Engineers at the Massachusetts Institute of Technology (MIT), including an Indian American, have created a robotic replica of the heart’s right ventricle, emulating the beating and blood-pumping action of live hearts. Combining real heart tissue with synthetic, balloon-like artificial muscles, the robo-ventricle allows scientists to control contractions and observe natural valves. Tunable to mimic healthy and diseased states, it was manipulated to simulate conditions like right ventricular dysfunction. The team tested cardiac devices, implanting a mechanical valve to observe pumping changes. The robotic ventricle serves as a realistic platform for studying disorders and testing therapies.
The MIT engineers, led by Manisha Singh, a postdoc at MIT’s Institute for Medical Engineering and Science (IMES), reported the details of the robotic right ventricle (RRV) design in an open-access paper in Nature Cardiovascular Research. The RRV is especially useful in intensive care unit settings, where the right ventricle is prone to dysfunction in patients on mechanical ventilation. The simulator allows studying the effects of mechanical ventilation on the right ventricle and developing preventive strategies for right heart failure in vulnerable patients.

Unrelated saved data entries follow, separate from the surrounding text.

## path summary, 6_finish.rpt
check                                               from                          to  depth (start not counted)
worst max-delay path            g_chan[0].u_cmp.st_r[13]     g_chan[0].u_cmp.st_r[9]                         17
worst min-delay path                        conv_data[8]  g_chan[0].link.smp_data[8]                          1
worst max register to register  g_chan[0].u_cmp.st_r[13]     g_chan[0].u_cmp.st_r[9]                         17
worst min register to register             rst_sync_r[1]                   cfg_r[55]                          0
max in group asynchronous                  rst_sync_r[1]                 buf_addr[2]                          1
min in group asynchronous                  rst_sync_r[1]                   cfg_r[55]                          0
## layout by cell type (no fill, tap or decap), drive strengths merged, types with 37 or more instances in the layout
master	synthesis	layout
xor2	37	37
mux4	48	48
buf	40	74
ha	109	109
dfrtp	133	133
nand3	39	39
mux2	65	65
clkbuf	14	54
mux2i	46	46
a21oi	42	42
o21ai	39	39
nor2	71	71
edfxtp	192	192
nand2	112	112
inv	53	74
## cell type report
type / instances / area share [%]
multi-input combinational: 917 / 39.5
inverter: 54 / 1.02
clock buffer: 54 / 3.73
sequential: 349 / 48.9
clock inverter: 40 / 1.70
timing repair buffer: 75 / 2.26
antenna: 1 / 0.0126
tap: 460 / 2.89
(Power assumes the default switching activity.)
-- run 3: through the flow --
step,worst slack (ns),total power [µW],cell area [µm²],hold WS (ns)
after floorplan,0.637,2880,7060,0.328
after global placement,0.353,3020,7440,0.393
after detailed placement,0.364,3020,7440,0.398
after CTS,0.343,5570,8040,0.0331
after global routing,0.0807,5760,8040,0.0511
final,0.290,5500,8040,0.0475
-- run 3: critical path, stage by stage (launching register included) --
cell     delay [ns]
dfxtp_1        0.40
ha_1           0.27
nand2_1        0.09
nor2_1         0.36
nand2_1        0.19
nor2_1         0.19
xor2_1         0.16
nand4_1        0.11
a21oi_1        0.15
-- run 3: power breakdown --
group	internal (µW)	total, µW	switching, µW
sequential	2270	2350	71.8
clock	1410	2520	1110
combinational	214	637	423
`config.mk`:
```
export PLATFORM = sky130hd
export DESIGN_NAME = pbt_timebase
export DESIGN_NICKNAME = d
export VERILOG_FILES = /design/src/shared/pbt_pkg.sv /design/src/shared/pbt_chain_if.sv /design/src/logic/pbt_xtal_sync.sv /design/src/logic/pbt_chain.sv /design/src/logic/pbt_timebase.sv
export VERILOG_INCLUDE_DIRS = /design/src /design/src/shared
export SDC_FILE = /design/constraint.sdc
export NUM_CORES = 1
export LEC_CHECK = 0
export ABC_AREA = 0
export BUFFER_PORTS_ARGS = -buffer_cell sky130_fd_sc_hd__buf_2
export CORE_AREA = 2 2 67 69
export CTS_CLUSTER_SIZE = 20
export DETAILED_ROUTE_END_ITERATION = 16
export DIE_AREA = 0 0 69 71
export HOLD_SLACK_MARGIN = 0.03
export MAX_ROUTING_LAYER = met4
export PLACE_DENSITY = 0.68
export RECOVER_POWER = 25
export SYNTH_ARGS = -nofsm -noshare
export SYNTH_HDL_FRONTEND = slang
export SYNTH_SLANG_ARGS = --single-unit
```
`constraint.sdc`:
```
create_clock -name mclk_i -period 2.6 [get_ports mclk_i]
set_input_delay 0.13 -clock mclk_i [delete_from_list [all_inputs] [get_ports mclk_i]]
set_output_delay 0.13 -clock mclk_i [all_outputs]
set_load 0.1 [all_outputs]
```
`src/shared/pbt_cfg.svh`:
```
// offsets, field positions, reset values and timing figures of the periodic timebase
`ifndef PBT_CFG_SVH
`define PBT_CFG_SVH

// ----------------------------------------------------------------------------
// register map
// ----------------------------------------------------------------------------
`define PBT_ADDR_W          8
`define PBT_DATA_W          8
`define PBT_CTRL_OFS        8'h00

// ----------------------------------------------------------------------------
// control register fields
// ----------------------------------------------------------------------------
`define PBT_FLAG_BIT        7
`define PBT_RATE_MSB        6
`define PBT_RATE_LSB        4
`define PBT_ACK_BIT         3
`define PBT_IRQ_EN_BIT      2
`define PBT_RUN_BIT         1

// ----------------------------------------------------------------------------
// reset values
// ----------------------------------------------------------------------------
`define PBT_RUN_RST         1'b0
`define PBT_IRQ_EN_RST      1'b0
`define PBT_FLAG_RST        1'b0
`define PBT_RATE_RST        3'h0
`define PBT_RDATA_RST       8'h00

// ----------------------------------------------------------------------------
// divider chain and timing
// ----------------------------------------------------------------------------
`define PBT_CHAIN_W         15
`define PBT_XTAL_HZ         32768
`define PBT_MCLK_HZ         200000000
// crystal period in system clocks, rounded down; the edge detector needs at least 4
`define PBT_XTAL_CYC        (`PBT_MCLK_HZ / `PBT_XTAL_HZ)

`endif

```
`src/shared/pbt_pkg.sv`:
```
// types shared by the periodic timebase modules
package pbt_pkg;

    // ------------------------------------------------------------------------
    // rate selection codes
    // ------------------------------------------------------------------------
    typedef enum logic [2:0] {
        PBT_DIV_32768 = 3'b000,
        PBT_DIV_8192  = 3'b001,
        PBT_DIV_2048  = 3'b010,
        PBT_DIV_128   = 3'b011,
        PBT_DIV_64    = 3'b100,
        PBT_DIV_32    = 3'b101,
        PBT_DIV_16    = 3'b110,
        PBT_DIV_8     = 3'b111
    } pbt_rate_e;

    typedef logic [14:0] pbt_chain_t;
    typedef logic [3:0]  pbt_tap_t;

    // ------------------------------------------------------------------------
    // module state records
    // ------------------------------------------------------------------------
    typedef struct packed {
        logic       run;
        logic       irq_en;
        pbt_rate_e  rate;
        logic       flag;
        logic       irq;
        logic       wake;
        logic [7:0] rdata;
    } pbt_ctrl_s;

    typedef struct packed {
        logic [1:0] sync;
        logic       last;
        logic       tick;
    } pbt_sync_s;

    typedef struct packed {
        pbt_chain_t count;
    } pbt_chain_s;

endpackage

```
`src/shared/pbt_chain_if.sv`:
```
// carries the crystal tick and the divider chain controls between timebase modules
interface pbt_chain_if;
    import pbt_pkg::*;

    logic       xtal_tick;
    logic       advance;
    logic       clear;
    pbt_chain_t count;

    modport sync_m (
        output xtal_tick
    );

    modport chain_m (
        input  advance,
        input  clear,
        output count
    );

    modport ctrl_m (
        input  xtal_tick,
        input  count,
        output advance,
        output clear
    );
endinterface

```
`src/logic/pbt_xtal_sync.sv`:
```
// two-stage synchroniser and rising-edge detector for the crystal clock pin
module pbt_xtal_sync
    import pbt_pkg::*;
(
    input  wire logic mclk_i,
    input  wire logic rst_n_i,
    input  wire logic crystal_input_i,
    pbt_chain_if.sync_m chain
);

    pbt_sync_s st_q;
    pbt_sync_s st_d;

    // ------------------------------------------------------------------------
    // next state
    // ------------------------------------------------------------------------
    always_comb begin
        st_d         = st_q;
        st_d.sync[0] = crystal_input_i;
        st_d.sync[1] = st_q.sync[0];
        st_d.last    = st_q.sync[1];
        // the edge is taken only from the second stage, never the first
        st_d.tick    = st_q.sync[1] & ~st_q.last;
    end

    always_ff @(posedge mclk_i) begin
        if (!rst_n_i) begin
            st_q <= '0;
        end else begin
            st_q <= st_d;
        end
    end

    assign chain.xtal_tick = st_q.tick;

endmodule

```
`src/logic/pbt_chain.sv`:
```
// fifteen-stage divider chain clocked by crystal ticks
module pbt_chain
    import pbt_pkg::*;
(
    input  wire logic mclk_i,
    input  wire logic rst_n_i,
    pbt_chain_if.chain_m chain
);

    pbt_chain_s st_q;
    pbt_chain_s st_d;

    // ------------------------------------------------------------------------
    // next state
    // ------------------------------------------------------------------------
    always_comb begin
        st_d = st_q;
        if (chain.clear) begin
            st_d.count = '0;
        end else if (chain.advance) begin
            st_d.count = st_q.count + pbt_chain_t'(1);
        end
    end

    always_ff @(posedge mclk_i) begin
        if (!rst_n_i) begin
            st_q <= '0;
        end else begin
            st_q <= st_d;
        end
    end

    assign chain.count = st_q.count;

endmodule

```
`src/logic/pbt_timebase.sv`:
```
// periodic timebase: control register, rate tap select, rollover flag and interrupt
//
// Chosen here: the address map and strobed register access.
`include "pbt_cfg.svh"
module pbt_timebase
    import pbt_pkg::*;
(
    input  wire logic                   mclk_i,
    input  wire logic                   rst_n_i,
    input  wire logic [`PBT_ADDR_W-1:0] reg_addr_i,
    input  wire logic [`PBT_DATA_W-1:0] reg_wdata_i,
    input  wire logic                   reg_wr_i,
    input  wire logic                   reg_rd_i,
    output logic      [`PBT_DATA_W-1:0] reg_rdata_o,
    input  wire logic                   crystal_input_i,
    input  wire logic                   wait_mode_i,
    input  wire logic                   stop_mode_i,
    input  wire logic                   osc_run_in_stop_i,
    output logic                        rollover_irq_o,
    output logic                        stop_wakeup_o,
    output logic                        timebase_active_o
);

    // ------------------------------------------------------------------------
    // declarations
    // ------------------------------------------------------------------------
    pbt_ctrl_s  st_q;
    pbt_ctrl_s  st_d;

    pbt_chain_if chain ();

    logic       osc_alive;
    logic       bus_open;
    logic       hit_ctrl;
    logic       wr_ctrl;
    logic       rd_ctrl;
    logic       rollover;
    logic       ack_req;
    pbt_tap_t   tap_idx;
    pbt_chain_t tap_mask;
    pbt_chain_t tap_bit;

    // ------------------------------------------------------------------------
    // submodules
    // ------------------------------------------------------------------------
    pbt_xtal_sync u_sync (
        .mclk_i          (mclk_i),
        .rst_n_i         (rst_n_i),
        .crystal_input_i (crystal_input_i),
        .chain           (chain.sync_m)
    );

    pbt_chain u_chain (
        .mclk_i  (mclk_i),
        .rst_n_i (rst_n_i),
        .chain   (chain.chain_m)
    );

    // ------------------------------------------------------------------------
    // tap selection
    // ------------------------------------------------------------------------
    // the flag is raised when the chosen chain bit rises; a bit of weight d/2
    // first rises d/2 ticks after clearing and then every d ticks
    function automatic pbt_tap_t tap_of(input pbt_rate_e rate);
        pbt_tap_t idx;
        idx = 4'h0;
        unique case (rate)
            PBT_DIV_32768: idx = 4'he;
            PBT_DIV_8192:  idx = 4'hc;
            PBT_DIV_2048:  idx = 4'ha;
            PBT_DIV_128:   idx = 4'h6;
            PBT_DIV_64:    idx = 4'h5;
            PBT_DIV_32:    idx = 4'h4;
            PBT_DIV_16:    idx = 4'h3;
            PBT_DIV_8:     idx = 4'h2;
        endcase
        return idx;
    endfunction

    assign tap_idx  = tap_of(st_q.rate);
    assign tap_bit  = pbt_chain_t'(1) << tap_idx;
    assign tap_mask = tap_bit - pbt_chain_t'(1);

    // tap bit rises on this advance
    assign rollover = chain.advance
                    & ((chain.count & tap_bit) == '0)
                    & ((chain.count & tap_mask) == tap_mask);

    // ------------------------------------------------------------------------
    // low power gating
    // ------------------------------------------------------------------------
    // oscillator stalls in stop unless allowed
    assign osc_alive = ~stop_mode_i | osc_run_in_stop_i;

    assign bus_open  = ~wait_mode_i & ~stop_mode_i;

    assign chain.advance = chain.xtal_tick & st_q.run & osc_alive;
    assign chain.clear   = ~st_q.run;

    // ------------------------------------------------------------------------
    // register decode
    // ------------------------------------------------------------------------
    // unmapped addresses read zero and swallow writes
    assign hit_ctrl = (reg_addr_i == `PBT_CTRL_OFS);
    assign wr_ctrl  = reg_wr_i & hit_ctrl & bus_open;
    assign rd_ctrl  = reg_rd_i & hit_ctrl & bus_open;
    assign ack_req  = wr_ctrl & reg_wdata_i[`PBT_ACK_BIT];

    // ------------------------------------------------------------------------
    // next state
    // ------------------------------------------------------------------------
    always_comb begin
        st_d       = st_q;
        st_d.rdata = `PBT_RDATA_RST;

        if (wr_ctrl) begin
            st_d.run    = reg_wdata_i[`PBT_RUN_BIT];
            st_d.irq_en = reg_wdata_i[`PBT_IRQ_EN_BIT];
            // rate changes while running are taken as written; software keeps
            // rate fixed while running
            st_d.rate   = pbt_rate_e'(reg_wdata_i[`PBT_RATE_MSB:`PBT_RATE_LSB]);
        end

        if (ack_req) begin
            st_d.flag = 1'b0;
        end
        // rollover sets flag, winning over a same-cycle acknowledge
        if (rollover) begin
            st_d.flag = 1'b1;
        end

        st_d.irq  = st_d.flag & st_d.irq_en;
        st_d.wake = st_d.irq & stop_mode_i & osc_alive;

        if (rd_ctrl) begin
            st_d.rdata[`PBT_FLAG_BIT]                 = st_q.flag;
            st_d.rdata[`PBT_RATE_MSB:`PBT_RATE_LSB]   = st_q.rate;
            st_d.rdata[`PBT_ACK_BIT]                  = 1'b0;
            st_d.rdata[`PBT_IRQ_EN_BIT]               = st_q.irq_en;
            st_d.rdata[`PBT_RUN_BIT]                  = st_q.run;
        end
    end

    // ------------------------------------------------------------------------
    // state register
    // ------------------------------------------------------------------------
    always_ff @(posedge mclk_i) begin
        if (!rst_n_i) begin
            st_q.run    <= `PBT_RUN_RST;
            st_q.irq_en <= `PBT_IRQ_EN_RST;
            st_q.rate   <= pbt_rate_e'(`PBT_RATE_RST);
            st_q.flag   <= `PBT_FLAG_RST;
            st_q.irq    <= 1'b0;
            st_q.wake   <= 1'b0;
            st_q.rdata  <= `PBT_RDATA_RST;
        end else begin
            st_q <= st_d;
        end
    end

    // ------------------------------------------------------------------------
    // outputs
    // ------------------------------------------------------------------------
    assign reg_rdata_o       = st_q.rdata;
    assign rollover_irq_o    = st_q.irq;
    assign stop_wakeup_o     = st_q.wake;
    assign timebase_active_o = st_q.run & osc_alive;

endmodule

```
==> impl_metrics.toml, run 1 <==
[pwr]
ir_drop_uv = 286
power.total_uw = 1030
pwr_density_cell_nw_per_um2 = 457
p_leak_uw = 0.000884

[clock_tree]
worstSkewPairLatency_ns = 0.29
holdBufCountCts = 0
clock-sinks = 37
cts_made_buffers = 5
clk_pin_slew_ns = 0.07
htree_levels = 2
cts_tree = "done"
cts_buffer_depth = 2
post_cts_resize_count = 0
cts_setup_buffers = 0
cts-root-buf = "clkbuf_8"

[die]
die_h_um = 71
placementRows = 24
dieArea_um2 = 4900
start_util = 0.483
die_width_um = 69
io_pins = 35
coreArea_um2 = 4200

[setup_path]
cp-start-kind = "flop"
path_cells = "or2_2 -> or3_1 -> ha_1 -> or4_1 -> a41oi_1 -> a41oi_2 -> nand3_1 -> o21ai_1"
crit_slowest_cell = "or4_1"
slowest_delay_ns = 0.40
critPathMaxFanout = 4
path_class = "reg2reg"
worstPathArrival_ns = 2.42
required_ns = 2.78
critPathCaptureType = "flop"

[timing]
final.period_utilization = 0.863
fmax_mhz = 446
drv_slew = 0
rsz0062_at_grt = "no"
tightest_slew_ns = 1.16
fin_ws_ns = 0.356
finalClockSkew_ns = 0.00576
slew_headroom = 0.232
setup_viol = 0
hold_viol = 0
fin_tns_setup_ns = 0
period_minus_slack_ns = 2.24

[placed_design]
globalplace.congestion = 0.888
dp_cells = 301
dpl.hpwl_mm = 2.97
dpl-instance-area_um2 = 2160
place_ws_ns = 0.376
io_buffers = 30

[synth]
syn_area_um2 = 2030
yosysTopAreaCell = "dfxtp_1"
avgSynthCellArea_um2 = 8.64
synth.area.top_cells = "dfxtp_1 36%, mux2i_1 3.9%, xnor2_1 3.9%"
synth_most_common_cell = "dfxtp_1"
yosysSeqAreaShare = 0.365
synth_top_area_share = 0.365
synthTopCellsByCount = "37 x dfxtp_1, 18 x nor2_1, 14 x nand2_1, 11 x and2_1, 10 x nand3_1"
synth_cell_types = 57
synth_edf_count = 0
synth-main-ff-cell = "dfxtp_1"
synth_warnings = 0
synthArstFlopShare = 0
syn_inst = 235
synth-seq-cells = 37

[routing]
vias_per_cell = 5.57
drt-wirelength-per-cell_um = 13.4
drt_pass1_iterations = 4
drcViolationCount = 0
postRouteAntennaNets = 0
drtIter0Drc = 121
num_vias = 1720
totalWireLength_mm = 4.15

[global_route]
grt_pass1_vias = 1504
track_usage = 0.179
grt_pass1_wl_mm = 6.86
grt_overflow_total = 0
busiest_layer = "met2"
grtUsageMet3 = 0.0456
antenna_found_initial = 0
met1_usage = 0.228
grt_util_met2 = 0.278
grt_max_degree = 23

[cells_and_area]
diodes = 0
nNetsFinal = 282
stdcell_count = 309
syn_to_final_growth_pct = 10.8
drive_gt1_frac = 0.198
final.fill_count = 418
finalInstanceArea_um2 = 2250

[worst_hold_path]
holdCritPathClass = "in2reg"

[status]
status = "complete, no violations"

[job]
maxCapViolCount = 0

The right ventricle, one of the heart’s four chambers, poses challenges in accurate observation and assessment due to its anatomical complexity. Conventional tools often fail to capture its intricate mechanics, leading to potential misdiagnoses. The realistic, functional model of the right ventricle, incorporating real heart tissue for its natural complexity, offers an ideal training ground for surgeons and cardiologists. It aids in practicing new surgical techniques and developing cardiac devices for treating dysfunction. The RRV, though currently simulating realistic function over a few months, is undergoing efforts to extend performance and continuous operation for longer periods. The team collaborates with implantable device designers to test prototypes on the artificial ventricle, potentially accelerating their path to patients.